Required work. Only some lines are wanted. Transcribe, exactly, the lines below from the line with "pin swaps: 10 / 10" up to and including the line with "The run now".

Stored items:
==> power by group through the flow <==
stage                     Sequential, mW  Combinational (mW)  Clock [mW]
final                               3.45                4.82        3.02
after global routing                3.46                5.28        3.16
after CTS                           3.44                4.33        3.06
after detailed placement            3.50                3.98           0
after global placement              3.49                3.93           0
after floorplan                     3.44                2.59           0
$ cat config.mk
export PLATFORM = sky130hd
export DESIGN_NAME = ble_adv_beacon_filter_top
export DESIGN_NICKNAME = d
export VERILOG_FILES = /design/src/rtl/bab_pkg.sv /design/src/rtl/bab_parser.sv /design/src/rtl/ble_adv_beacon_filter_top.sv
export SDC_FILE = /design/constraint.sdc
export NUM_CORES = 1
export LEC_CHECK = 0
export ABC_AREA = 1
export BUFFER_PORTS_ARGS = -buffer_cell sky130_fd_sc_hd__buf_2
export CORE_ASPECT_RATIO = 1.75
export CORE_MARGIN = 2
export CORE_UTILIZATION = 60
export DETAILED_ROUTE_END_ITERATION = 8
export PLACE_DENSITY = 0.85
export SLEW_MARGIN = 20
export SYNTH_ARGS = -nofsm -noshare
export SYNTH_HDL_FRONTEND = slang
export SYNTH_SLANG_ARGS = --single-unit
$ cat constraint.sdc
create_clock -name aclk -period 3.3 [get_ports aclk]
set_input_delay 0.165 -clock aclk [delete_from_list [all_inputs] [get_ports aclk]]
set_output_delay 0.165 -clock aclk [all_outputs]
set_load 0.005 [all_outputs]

==

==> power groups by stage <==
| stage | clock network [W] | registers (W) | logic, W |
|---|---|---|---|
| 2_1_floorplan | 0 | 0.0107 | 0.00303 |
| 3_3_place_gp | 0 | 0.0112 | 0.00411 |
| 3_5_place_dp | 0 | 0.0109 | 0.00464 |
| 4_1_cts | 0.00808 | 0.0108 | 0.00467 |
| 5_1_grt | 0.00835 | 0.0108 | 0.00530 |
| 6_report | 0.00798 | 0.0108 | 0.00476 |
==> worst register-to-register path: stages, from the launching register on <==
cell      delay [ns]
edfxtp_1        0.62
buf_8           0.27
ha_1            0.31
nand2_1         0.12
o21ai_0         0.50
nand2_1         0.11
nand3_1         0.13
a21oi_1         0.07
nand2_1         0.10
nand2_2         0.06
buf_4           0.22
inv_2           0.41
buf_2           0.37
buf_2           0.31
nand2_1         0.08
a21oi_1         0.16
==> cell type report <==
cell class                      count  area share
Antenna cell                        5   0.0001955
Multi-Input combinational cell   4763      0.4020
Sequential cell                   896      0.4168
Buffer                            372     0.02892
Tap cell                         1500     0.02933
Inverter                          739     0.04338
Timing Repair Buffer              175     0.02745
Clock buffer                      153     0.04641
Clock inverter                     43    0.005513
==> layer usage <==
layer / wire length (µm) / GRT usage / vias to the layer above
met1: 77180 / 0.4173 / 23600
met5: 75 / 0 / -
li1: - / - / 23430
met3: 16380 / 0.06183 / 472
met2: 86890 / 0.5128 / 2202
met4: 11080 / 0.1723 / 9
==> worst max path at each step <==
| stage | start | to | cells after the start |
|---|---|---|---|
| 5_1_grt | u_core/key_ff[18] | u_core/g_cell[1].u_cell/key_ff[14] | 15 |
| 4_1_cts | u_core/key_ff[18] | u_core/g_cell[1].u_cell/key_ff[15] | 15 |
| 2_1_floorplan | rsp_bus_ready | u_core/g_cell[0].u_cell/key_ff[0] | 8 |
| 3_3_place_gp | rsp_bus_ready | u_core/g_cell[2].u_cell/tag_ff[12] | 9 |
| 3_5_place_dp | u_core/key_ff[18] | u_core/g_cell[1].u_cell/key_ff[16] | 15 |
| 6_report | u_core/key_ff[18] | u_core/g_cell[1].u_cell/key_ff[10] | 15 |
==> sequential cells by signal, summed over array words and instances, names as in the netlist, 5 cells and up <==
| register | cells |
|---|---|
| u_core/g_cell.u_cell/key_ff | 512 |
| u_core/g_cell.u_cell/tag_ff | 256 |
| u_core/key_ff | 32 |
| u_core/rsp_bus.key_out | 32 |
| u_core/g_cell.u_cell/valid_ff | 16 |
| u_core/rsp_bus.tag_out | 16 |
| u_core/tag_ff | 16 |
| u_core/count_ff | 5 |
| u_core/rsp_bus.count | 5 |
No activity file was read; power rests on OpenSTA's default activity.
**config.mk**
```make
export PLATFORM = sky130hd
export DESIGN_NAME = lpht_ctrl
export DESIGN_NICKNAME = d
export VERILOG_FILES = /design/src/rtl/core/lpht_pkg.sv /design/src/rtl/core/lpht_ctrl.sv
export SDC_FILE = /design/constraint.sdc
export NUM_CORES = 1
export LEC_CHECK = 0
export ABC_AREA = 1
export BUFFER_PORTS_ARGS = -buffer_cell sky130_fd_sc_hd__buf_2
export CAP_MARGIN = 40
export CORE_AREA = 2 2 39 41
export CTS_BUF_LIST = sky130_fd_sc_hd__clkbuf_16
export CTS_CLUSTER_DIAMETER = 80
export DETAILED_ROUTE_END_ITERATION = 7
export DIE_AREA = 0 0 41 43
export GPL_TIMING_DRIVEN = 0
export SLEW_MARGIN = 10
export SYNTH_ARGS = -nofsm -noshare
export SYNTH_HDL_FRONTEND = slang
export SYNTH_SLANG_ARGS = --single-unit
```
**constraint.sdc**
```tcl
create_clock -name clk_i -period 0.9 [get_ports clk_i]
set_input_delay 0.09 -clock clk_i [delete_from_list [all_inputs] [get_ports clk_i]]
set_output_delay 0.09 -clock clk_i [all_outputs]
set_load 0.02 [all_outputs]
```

==

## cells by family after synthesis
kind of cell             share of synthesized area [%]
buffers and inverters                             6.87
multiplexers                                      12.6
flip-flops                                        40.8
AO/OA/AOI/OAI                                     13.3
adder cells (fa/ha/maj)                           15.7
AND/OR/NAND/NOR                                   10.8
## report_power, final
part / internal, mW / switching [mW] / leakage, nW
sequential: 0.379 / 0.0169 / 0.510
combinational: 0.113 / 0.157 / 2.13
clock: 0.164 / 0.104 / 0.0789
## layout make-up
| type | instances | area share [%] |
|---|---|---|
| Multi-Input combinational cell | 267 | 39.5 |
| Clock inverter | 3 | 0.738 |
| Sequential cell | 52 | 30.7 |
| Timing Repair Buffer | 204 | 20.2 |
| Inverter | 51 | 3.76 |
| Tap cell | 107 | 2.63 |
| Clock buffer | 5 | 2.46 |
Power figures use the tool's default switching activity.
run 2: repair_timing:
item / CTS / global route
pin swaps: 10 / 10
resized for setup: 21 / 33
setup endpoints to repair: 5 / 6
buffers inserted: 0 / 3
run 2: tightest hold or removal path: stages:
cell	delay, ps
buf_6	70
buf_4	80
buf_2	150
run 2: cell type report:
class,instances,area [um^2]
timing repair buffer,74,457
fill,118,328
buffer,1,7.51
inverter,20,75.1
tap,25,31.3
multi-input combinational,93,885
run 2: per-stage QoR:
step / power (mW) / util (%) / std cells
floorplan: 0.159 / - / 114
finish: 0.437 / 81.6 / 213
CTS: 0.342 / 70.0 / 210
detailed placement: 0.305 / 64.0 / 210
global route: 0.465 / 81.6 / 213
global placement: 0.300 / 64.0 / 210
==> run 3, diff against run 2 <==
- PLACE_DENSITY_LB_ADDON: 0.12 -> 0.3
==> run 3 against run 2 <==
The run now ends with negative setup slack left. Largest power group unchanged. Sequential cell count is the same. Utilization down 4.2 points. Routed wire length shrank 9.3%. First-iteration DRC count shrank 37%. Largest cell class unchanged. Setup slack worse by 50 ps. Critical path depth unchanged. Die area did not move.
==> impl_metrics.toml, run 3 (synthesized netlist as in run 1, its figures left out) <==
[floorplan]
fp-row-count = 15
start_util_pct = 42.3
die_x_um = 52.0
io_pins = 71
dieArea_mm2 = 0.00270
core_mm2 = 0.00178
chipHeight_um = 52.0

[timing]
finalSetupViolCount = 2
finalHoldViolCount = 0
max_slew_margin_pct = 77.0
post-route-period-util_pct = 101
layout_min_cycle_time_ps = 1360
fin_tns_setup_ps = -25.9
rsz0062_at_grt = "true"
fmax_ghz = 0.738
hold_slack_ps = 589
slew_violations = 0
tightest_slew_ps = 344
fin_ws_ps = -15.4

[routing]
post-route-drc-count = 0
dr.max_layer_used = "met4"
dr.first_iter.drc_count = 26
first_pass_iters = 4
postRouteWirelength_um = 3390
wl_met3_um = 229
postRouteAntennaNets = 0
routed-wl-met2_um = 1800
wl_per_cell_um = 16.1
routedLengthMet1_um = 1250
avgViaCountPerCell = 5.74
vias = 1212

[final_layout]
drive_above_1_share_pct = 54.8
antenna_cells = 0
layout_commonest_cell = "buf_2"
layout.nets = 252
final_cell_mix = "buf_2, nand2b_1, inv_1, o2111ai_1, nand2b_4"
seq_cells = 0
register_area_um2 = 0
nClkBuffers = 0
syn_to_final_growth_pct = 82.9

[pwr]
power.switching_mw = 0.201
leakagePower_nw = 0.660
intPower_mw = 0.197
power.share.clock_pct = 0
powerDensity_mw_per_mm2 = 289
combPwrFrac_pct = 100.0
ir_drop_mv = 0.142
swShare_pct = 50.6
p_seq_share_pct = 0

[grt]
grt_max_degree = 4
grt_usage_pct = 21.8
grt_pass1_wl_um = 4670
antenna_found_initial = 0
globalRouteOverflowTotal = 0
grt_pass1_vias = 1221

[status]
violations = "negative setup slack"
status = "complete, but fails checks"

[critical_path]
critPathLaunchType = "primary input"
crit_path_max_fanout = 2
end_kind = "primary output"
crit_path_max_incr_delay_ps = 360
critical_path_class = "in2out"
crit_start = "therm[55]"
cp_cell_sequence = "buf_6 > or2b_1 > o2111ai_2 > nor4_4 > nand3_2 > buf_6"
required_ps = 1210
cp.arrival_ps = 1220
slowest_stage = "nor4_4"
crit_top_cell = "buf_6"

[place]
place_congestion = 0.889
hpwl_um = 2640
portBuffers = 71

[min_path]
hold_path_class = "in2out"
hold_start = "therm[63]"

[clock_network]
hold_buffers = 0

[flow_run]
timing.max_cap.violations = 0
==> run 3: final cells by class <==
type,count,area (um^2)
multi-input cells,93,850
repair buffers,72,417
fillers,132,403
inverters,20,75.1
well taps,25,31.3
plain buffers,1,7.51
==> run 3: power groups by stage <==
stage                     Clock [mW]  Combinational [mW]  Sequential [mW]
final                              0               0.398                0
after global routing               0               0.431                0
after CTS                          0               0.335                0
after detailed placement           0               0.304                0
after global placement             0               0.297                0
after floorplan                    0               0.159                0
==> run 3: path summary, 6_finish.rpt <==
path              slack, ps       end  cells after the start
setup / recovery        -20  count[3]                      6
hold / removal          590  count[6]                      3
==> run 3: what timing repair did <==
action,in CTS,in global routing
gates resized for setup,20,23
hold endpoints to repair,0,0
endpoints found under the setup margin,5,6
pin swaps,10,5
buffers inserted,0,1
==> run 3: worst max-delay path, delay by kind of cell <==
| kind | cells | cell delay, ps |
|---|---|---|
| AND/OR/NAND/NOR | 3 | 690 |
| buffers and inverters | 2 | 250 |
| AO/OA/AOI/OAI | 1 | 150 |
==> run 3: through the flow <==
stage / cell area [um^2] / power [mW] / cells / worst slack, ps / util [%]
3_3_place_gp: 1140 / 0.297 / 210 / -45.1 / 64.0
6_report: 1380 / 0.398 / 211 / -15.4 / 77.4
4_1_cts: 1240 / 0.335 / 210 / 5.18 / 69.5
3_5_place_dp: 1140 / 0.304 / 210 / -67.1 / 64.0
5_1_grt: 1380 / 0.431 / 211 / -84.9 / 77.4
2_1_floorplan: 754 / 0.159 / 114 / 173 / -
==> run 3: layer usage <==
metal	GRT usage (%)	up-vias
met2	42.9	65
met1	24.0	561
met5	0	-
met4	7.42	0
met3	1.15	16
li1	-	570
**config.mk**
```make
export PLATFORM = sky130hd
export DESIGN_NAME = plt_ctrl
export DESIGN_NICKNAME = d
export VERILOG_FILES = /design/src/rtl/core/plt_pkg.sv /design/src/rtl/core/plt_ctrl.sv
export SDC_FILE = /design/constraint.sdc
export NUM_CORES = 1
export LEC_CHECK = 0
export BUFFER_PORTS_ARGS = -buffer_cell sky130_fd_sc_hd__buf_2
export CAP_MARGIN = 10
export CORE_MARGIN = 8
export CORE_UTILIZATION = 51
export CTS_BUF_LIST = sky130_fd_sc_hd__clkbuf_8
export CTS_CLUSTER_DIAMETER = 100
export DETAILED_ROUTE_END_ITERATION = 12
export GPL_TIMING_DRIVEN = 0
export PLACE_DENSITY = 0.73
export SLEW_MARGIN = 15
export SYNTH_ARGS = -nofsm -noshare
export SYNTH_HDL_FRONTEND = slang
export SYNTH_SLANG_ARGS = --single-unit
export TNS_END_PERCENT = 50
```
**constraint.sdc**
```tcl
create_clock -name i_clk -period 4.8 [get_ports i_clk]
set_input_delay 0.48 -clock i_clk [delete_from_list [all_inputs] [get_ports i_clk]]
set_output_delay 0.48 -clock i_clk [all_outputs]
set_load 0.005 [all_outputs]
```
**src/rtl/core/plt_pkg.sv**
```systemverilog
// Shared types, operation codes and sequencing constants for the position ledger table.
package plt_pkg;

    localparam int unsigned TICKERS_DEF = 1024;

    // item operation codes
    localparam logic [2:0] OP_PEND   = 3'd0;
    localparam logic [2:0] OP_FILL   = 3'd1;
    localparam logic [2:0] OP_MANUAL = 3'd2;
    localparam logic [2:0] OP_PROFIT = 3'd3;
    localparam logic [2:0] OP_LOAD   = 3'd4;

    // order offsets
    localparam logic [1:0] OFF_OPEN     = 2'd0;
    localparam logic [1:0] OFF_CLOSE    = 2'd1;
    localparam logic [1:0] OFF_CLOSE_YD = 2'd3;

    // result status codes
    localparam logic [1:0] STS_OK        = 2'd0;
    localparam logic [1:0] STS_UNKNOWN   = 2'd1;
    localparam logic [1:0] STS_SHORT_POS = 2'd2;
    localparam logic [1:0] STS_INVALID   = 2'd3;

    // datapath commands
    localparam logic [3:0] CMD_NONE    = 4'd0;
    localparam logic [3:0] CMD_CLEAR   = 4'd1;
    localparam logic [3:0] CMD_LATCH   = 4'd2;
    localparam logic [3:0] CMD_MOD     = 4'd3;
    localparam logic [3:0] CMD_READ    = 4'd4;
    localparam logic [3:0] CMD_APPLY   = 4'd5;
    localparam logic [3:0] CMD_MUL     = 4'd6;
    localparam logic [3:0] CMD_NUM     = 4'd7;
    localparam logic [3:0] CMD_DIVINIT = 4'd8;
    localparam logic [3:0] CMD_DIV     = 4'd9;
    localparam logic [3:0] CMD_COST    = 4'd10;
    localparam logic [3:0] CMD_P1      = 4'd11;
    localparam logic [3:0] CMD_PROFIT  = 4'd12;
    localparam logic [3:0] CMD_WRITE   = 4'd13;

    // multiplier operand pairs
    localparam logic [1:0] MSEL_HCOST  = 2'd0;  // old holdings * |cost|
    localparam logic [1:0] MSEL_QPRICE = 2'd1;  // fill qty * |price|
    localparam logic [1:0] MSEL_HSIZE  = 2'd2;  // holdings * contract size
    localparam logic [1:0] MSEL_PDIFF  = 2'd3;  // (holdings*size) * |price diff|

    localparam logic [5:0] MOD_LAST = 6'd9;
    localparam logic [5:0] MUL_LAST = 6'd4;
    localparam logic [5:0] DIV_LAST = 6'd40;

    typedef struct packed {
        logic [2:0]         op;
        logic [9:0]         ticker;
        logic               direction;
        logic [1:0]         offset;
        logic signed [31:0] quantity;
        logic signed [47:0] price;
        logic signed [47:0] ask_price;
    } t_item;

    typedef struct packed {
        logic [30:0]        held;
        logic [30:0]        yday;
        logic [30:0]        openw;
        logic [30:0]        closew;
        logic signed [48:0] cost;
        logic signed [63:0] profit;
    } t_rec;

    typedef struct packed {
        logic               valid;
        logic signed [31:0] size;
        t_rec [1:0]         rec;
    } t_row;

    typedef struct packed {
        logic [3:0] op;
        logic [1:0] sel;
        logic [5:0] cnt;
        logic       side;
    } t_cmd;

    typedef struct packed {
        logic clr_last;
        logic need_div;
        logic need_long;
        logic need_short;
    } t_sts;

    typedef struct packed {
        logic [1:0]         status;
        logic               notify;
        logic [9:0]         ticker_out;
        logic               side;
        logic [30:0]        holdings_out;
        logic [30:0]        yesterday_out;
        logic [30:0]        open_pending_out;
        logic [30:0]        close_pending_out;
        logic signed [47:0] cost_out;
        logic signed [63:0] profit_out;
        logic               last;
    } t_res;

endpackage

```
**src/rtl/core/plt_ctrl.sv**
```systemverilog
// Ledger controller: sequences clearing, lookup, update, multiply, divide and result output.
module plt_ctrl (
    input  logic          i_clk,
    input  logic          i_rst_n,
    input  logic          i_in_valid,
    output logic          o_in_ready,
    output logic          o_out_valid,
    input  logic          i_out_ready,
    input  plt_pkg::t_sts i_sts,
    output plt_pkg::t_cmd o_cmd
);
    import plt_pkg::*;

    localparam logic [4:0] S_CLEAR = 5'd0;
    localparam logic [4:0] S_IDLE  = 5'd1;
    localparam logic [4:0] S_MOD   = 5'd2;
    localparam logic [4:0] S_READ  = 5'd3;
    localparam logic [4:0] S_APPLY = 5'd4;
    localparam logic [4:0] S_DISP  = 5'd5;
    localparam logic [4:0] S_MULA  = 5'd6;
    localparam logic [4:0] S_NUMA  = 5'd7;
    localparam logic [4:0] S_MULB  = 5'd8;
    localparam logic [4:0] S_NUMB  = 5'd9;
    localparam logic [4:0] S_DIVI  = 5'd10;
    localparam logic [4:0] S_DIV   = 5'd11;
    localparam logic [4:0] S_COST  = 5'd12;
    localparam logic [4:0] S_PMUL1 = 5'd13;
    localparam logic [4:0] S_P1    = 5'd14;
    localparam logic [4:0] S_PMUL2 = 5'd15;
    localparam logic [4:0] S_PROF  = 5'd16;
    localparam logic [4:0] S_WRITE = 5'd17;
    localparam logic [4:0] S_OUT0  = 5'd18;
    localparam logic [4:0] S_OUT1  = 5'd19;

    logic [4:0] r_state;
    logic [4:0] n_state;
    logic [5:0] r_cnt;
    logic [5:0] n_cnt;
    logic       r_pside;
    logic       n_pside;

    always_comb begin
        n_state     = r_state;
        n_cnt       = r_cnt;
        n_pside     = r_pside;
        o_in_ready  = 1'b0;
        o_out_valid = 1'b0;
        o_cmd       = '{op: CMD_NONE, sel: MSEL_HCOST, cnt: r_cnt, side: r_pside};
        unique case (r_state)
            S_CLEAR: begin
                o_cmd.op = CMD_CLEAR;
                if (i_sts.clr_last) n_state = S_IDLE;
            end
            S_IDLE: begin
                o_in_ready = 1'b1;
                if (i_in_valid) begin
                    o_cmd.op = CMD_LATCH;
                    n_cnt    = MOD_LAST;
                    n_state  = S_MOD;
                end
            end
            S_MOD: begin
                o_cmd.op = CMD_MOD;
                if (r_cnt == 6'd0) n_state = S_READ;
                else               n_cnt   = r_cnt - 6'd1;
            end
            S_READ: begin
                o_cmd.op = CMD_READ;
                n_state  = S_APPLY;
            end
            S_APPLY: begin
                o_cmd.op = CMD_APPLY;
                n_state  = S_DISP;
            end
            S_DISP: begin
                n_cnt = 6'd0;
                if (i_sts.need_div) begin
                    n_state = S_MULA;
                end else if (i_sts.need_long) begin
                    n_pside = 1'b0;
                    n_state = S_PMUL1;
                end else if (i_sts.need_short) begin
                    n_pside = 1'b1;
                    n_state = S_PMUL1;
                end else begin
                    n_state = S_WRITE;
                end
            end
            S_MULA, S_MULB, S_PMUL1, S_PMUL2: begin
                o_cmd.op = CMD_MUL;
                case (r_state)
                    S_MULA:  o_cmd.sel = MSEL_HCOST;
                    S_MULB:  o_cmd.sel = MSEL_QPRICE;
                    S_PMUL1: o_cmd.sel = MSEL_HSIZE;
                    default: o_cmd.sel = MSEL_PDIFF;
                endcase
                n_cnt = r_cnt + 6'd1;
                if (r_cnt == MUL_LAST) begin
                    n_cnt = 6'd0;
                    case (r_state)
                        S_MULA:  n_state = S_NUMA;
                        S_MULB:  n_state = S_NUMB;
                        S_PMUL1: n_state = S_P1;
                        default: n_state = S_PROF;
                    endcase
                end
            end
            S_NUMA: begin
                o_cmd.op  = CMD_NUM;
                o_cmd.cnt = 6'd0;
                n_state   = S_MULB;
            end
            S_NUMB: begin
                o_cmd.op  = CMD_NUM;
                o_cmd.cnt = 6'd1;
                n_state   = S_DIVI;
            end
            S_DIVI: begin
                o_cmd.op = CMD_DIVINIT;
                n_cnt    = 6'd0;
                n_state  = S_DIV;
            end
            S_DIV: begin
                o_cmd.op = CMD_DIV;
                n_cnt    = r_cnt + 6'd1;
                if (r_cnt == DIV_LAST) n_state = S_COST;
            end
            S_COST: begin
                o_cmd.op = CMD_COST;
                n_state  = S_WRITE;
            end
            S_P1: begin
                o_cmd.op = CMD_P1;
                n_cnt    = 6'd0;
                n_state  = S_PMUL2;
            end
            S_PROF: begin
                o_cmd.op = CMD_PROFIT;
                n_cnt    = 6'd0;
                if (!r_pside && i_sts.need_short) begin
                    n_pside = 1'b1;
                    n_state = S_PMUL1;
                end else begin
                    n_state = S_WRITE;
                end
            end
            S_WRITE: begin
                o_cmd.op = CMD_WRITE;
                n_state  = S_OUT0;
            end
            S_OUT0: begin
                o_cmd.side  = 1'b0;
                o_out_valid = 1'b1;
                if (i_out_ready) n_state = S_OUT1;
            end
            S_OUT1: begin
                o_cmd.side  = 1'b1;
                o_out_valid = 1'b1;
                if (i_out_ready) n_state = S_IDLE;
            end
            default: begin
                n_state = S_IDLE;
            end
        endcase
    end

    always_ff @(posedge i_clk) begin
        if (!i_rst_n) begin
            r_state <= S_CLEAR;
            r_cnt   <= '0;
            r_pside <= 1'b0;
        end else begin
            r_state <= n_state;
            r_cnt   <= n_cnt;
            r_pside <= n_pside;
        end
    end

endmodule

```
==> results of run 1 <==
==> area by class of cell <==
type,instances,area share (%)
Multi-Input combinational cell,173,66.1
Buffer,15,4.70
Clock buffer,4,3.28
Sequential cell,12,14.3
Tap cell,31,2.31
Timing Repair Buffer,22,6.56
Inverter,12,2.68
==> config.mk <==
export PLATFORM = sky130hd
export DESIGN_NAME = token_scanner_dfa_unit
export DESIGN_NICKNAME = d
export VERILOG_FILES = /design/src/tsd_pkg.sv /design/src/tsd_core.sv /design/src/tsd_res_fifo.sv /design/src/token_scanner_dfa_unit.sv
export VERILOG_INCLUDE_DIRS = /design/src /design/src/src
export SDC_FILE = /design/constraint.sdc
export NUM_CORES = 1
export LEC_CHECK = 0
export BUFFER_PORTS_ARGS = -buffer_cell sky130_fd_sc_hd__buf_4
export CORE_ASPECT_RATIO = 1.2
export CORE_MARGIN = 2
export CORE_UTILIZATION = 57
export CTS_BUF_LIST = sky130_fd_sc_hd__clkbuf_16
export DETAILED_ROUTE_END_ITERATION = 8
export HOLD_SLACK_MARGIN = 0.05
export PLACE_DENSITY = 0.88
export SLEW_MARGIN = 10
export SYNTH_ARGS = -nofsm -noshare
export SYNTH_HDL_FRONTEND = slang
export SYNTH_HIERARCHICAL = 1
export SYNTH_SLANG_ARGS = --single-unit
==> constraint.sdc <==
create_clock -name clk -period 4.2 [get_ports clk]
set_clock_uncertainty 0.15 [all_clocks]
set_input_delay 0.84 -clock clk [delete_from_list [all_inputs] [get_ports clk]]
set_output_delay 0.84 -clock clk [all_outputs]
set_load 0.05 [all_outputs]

Finished task.
pin swaps: 10 / 10
resized for setup: 21 / 33
setup endpoints to repair: 5 / 6
buffers inserted: 0 / 3
run 2: tightest hold or removal path: stages:
cell	delay, ps
buf_6	70
buf_4	80
buf_2	150
run 2: cell type report:
class,instances,area [um^2]
timing repair buffer,74,457
fill,118,328
buffer,1,7.51
inverter,20,75.1
tap,25,31.3
multi-input combinational,93,885
run 2: per-stage QoR:
step / power (mW) / util (%) / std cells
floorplan: 0.159 / - / 114
finish: 0.437 / 81.6 / 213
CTS: 0.342 / 70.0 / 210
detailed placement: 0.305 / 64.0 / 210
global route: 0.465 / 81.6 / 213
global placement: 0.300 / 64.0 / 210
==> run 3, diff against run 2 <==
- PLACE_DENSITY_LB_ADDON: 0.12 -> 0.3
==> run 3 against run 2 <==
The run now ends with negative setup slack left. Largest power group unchanged. Sequential cell count is the same. Utilization down 4.2 points. Routed wire length shrank 9.3%. First-iteration DRC count shrank 37%. Largest cell class unchanged. Setup slack worse by 50 ps. Critical path depth unchanged. Die area did not move.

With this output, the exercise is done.